Ad avere responsabilità sono certamente i produttori di quella statuina in vendita nelle botteghe della Marina. Da lontano, in una fabbrica di chissà quale continente, hanno scambiato un’isola con l’altra e anche abbigliamento e particolari dato che l' uomo del souvenir sardo ha la coppola in testa, non la berritta, i baffoni neri e porta una cravatta rossa sulla camicia bianca e pantaloni e giacca neri e una lupara.

La donna accanto ha il velo nero in testa e il vestito tradizionale bianco e rosso della Sicilia. Non sembra proprio un costume sardo. Ma anche lei è accompagnata dal bollo di mafiusa. La confusione insomma sembra tanta, la pubblicità per la Sardegna in ogni caso pessima, se questo è il ricordo che devono o possono portare via i turisti che arrivano da altri Paesi.

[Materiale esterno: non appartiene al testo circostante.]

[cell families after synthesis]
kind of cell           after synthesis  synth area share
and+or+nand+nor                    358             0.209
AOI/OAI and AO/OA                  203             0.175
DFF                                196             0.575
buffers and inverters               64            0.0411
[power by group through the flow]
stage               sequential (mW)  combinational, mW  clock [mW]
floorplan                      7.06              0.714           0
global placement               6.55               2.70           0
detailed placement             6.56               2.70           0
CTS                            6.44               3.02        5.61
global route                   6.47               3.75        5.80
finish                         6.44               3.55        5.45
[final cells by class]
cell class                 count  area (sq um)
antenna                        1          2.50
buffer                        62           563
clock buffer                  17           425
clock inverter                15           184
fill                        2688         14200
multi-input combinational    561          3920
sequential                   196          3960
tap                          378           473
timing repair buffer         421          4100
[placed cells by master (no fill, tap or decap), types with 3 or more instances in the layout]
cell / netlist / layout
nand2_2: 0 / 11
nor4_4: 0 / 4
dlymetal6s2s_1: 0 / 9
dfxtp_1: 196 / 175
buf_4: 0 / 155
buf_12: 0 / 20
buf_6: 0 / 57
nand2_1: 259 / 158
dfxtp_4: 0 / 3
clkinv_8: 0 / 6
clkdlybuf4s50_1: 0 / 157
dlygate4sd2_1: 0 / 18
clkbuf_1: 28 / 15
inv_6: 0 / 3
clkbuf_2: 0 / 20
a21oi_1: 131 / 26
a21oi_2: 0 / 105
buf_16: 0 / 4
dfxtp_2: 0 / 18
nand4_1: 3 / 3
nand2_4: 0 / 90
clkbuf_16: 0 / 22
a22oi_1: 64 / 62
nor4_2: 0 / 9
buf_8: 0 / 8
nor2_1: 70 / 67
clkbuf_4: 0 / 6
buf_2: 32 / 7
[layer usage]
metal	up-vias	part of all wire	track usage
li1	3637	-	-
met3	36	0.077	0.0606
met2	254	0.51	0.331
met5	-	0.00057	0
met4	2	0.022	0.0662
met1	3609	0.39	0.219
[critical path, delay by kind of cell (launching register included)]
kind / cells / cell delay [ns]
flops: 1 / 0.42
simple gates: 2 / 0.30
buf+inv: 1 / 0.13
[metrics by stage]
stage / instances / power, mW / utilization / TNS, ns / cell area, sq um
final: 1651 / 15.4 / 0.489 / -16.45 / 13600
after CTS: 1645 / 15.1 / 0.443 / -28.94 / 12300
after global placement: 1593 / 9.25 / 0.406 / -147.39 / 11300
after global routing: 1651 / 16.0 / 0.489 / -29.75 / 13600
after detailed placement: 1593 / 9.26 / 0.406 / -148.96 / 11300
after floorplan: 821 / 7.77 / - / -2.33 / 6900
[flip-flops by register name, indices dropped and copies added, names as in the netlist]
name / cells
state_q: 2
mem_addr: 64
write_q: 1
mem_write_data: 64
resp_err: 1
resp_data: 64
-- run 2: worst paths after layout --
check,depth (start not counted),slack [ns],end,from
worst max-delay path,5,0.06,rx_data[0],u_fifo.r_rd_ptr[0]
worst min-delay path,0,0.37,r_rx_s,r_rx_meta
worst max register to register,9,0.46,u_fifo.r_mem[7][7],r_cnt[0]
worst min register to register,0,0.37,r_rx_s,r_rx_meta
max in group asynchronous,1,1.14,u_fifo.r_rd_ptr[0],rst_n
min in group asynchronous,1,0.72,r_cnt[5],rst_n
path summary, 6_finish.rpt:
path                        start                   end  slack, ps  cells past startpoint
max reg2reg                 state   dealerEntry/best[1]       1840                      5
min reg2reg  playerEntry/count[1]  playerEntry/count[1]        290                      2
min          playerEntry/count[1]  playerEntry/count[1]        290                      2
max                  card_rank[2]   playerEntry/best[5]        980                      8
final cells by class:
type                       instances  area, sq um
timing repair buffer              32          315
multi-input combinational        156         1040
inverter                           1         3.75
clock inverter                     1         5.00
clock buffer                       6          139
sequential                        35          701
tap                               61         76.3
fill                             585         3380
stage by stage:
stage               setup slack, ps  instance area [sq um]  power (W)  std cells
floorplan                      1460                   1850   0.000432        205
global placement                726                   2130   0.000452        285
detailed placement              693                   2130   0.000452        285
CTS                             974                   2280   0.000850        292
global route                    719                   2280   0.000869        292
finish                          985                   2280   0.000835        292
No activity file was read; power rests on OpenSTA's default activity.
===== config.mk =====
export PLATFORM = sky130hd
export DESIGN_NAME = eq_serial_ctrl
export DESIGN_NICKNAME = d
export VERILOG_FILES = /design/src/rtl/eq_serial_ctrl.sv
export SDC_FILE = /design/constraint.sdc
export NUM_CORES = 1
export LEC_CHECK = 0
export ABC_AREA = 1
export CORE_MARGIN = 1.5
export CORE_UTILIZATION = 45
export DETAILED_ROUTE_END_ITERATION = 7
export PLACE_DENSITY = 0.74
export SYNTH_ARGS = -nofsm -noshare
export SYNTH_HDL_FRONTEND = slang
export SYNTH_SLANG_ARGS = --single-unit

===== constraint.sdc =====
create_clock -name clk -period 1.75 [get_ports clk]
set_clock_uncertainty 0.15 [all_clocks]
set_input_delay 0.35 -clock clk [delete_from_list [all_inputs] [get_ports clk]]
set_output_delay 0.35 -clock clk [all_outputs]
set_load 0.01 [all_outputs]
## src/rtl/axis_uart_tx_arb.sv

```systemverilog
// axis_uart_tx_arb: two-port packet-granular AXIS arbiter feeding a UART transmitter.
// Define GJ_TX_ARB_PRIO_EN for fixed port-0 priority; round-robin otherwise.
module axis_uart_tx_arb (
    input  logic        clk,
    input  logic        rst,
    input  logic [15:0] maxBytesPerFrame,
    input  logic [15:0] minTxGap,
    input  logic        clk_en,
    input  logic        s0_tvalid,
    input  logic [7:0]  s0_tdata,
    input  logic        s0_tlast,
    output logic        s0_tready,
    input  logic        s1_tvalid,
    input  logic [7:0]  s1_tdata,
    input  logic        s1_tlast,
    output logic        s1_tready,
    output logic        tx_tvalid,
    output logic [7:0]  tx_tdata,
    input  logic        tx_tready,
    output logic [1:0]  grant,
    output logic        busy,
    output logic        overLen
);
    typedef enum logic [1:0] {IDLE, SEND, DROP, GAP} state_t;
    state_t      state_q, state_d;
    logic [1:0]  grant_q, grant_d;
    logic [15:0] cnt_q, cnt_d, gap_q, gap_d;
    logic        pri_q, pri_d;
    logic        sel, sv, sl, win1;
    logic [7:0]  sd;
    logic [15:0] cnt_inc;
    assign sel     = grant_q[1];
    assign sv      = sel ? s1_tvalid : s0_tvalid;
    assign sd      = sel ? s1_tdata : s0_tdata;
    assign sl      = sel ? s1_tlast : s0_tlast;
    assign cnt_inc = cnt_q + 16'd1;
    assign grant   = grant_q;
    assign busy    = state_q != IDLE;
`ifdef GJ_TX_ARB_PRIO_EN
    assign win1 = !s0_tvalid;
`else
    // pri_q set means port 1 is favoured on a simultaneous request
    assign win1 = s1_tvalid & (!s0_tvalid | pri_q);
`endif
    always_comb begin
        state_d   = state_q;
        grant_d   = grant_q;
        cnt_d     = cnt_q;
        gap_d     = gap_q;
        pri_d     = pri_q;
        tx_tvalid = 1'b0;
        tx_tdata  = 8'd0;
        s0_tready = 1'b0;
        s1_tready = 1'b0;
        overLen   = 1'b0;
        case (state_q)
            IDLE: if (s0_tvalid | s1_tvalid) begin
                grant_d = win1 ? 2'b10 : 2'b01;
                cnt_d   = 16'd0;
                state_d = SEND;
            end
            SEND: begin
                tx_tvalid              = sv;
                tx_tdata               = sd;
                {s1_tready, s0_tready} = grant_q & {2{tx_tready}};
                if (sv & tx_tready) begin
                    cnt_d = cnt_inc;
                    if (sl) begin
                        state_d = GAP;
                        gap_d   = minTxGap;
                        pri_d   = ~sel;
                    end else if (maxBytesPerFrame != 16'd0 && cnt_inc == maxBytesPerFrame) begin
                        overLen = 1'b1;
                        state_d = DROP;
                    end
                end
            end
            DROP: begin
                {s1_tready, s0_tready} = grant_q;
                if (sv & sl) begin
                    state_d = GAP;
                    gap_d   = minTxGap;
                    pri_d   = ~sel;
                end
            end
            GAP: if (gap_q == 16'd0) begin
                state_d = IDLE;
                grant_d = 2'b00;
            end else if (clk_en) begin
                gap_d = gap_q - 16'd1;
            end
            default: state_d = IDLE;
        endcase
    end
    always_ff @(posedge clk) begin
        if (rst) begin
            state_q <= IDLE;
            grant_q <= 2'b00;
            cnt_q   <= 16'd0;
            gap_q   <= 16'd0;
            pri_q   <= 1'b0;
        end else begin
            state_q <= state_d;
            grant_q <= grant_d;
            cnt_q   <= cnt_d;
            gap_q   <= gap_d;
            pri_q   <= pri_d;
        end
    end
endmodule
```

È vero che si parla spesso del pericolo di infiltrazioni della criminalità organizzata, che viene denunciato l’arrivo dei mafiosi, ma a quanto sostengono gli esperti, Cosa nostra qui non ha ancora messo radici. Resta quindi il caso della statuina che si trova in mezzo ad altri prodotti dello stesso tipo, e sempre di pessima fattura, in cui l'essenza della Sardegna è rappresentata da un faro sul mare azzurro, da una pecora, da un nuraghe o da un cestino con vino e pecorino.

L’errore sicuramente farà torcere il naso a più di un sardo che non troverà la faccenda spiritosa. Kabir, intanto, è mortificato. «È sbagliato – dice – prometto che non le comprerò mai più. Quante ne ho venduto? Mi sembra nessuna, forse solo una, a un turista». Di certo non si è ricoperto d'oro: il souvenir costa appena un euro. «I sardi – si affretta ad aggiungere il venditore – brava gente: mi sono trovato benissimo qui. Peccato (e strofina il pollice con l'indice) che i soldi in giro siano pochi».

Ma da dove arriva l’oggetto incriminato? «L'ho comprata all'ingrosso», dice. Ergo, non è il solo a venderlo. Anche se non è in vetrina, infatti, è in esposizione nelle botteghe degli stranieri della zona. E dunque basta girare l'angolo ed eccone un' altro identico.La titolare del negozio è una cinese. E anche lei prende le distanze: «Sbagliato, sbagliato – si affretta a dire – volevamo rimandare indietro».

Tutti si giustificano, come se non vedessero quello che comprano, mentre cominciano ad arrivare le prime reazioni politiche. Federico Ibba, portavoce regionale Udc, interviene su facebook e sollecita meno buonismo e un fermo intervento da parte del Comune e della Regione.

«Facciano luce su questo episodio gravissimo e soprattutto provvedano a creare le condizioni affinché almeno i nostri souvenir vengano ideati e prodotti in Sardegna – dice – . Immagino le migliaia di turisti che arrivano con le navi da crociera e che portano a casa questa rappresentazione dei sardi. Se gli oggetti fossero prodotti da aziende dell’isola, questo non accadrebbe».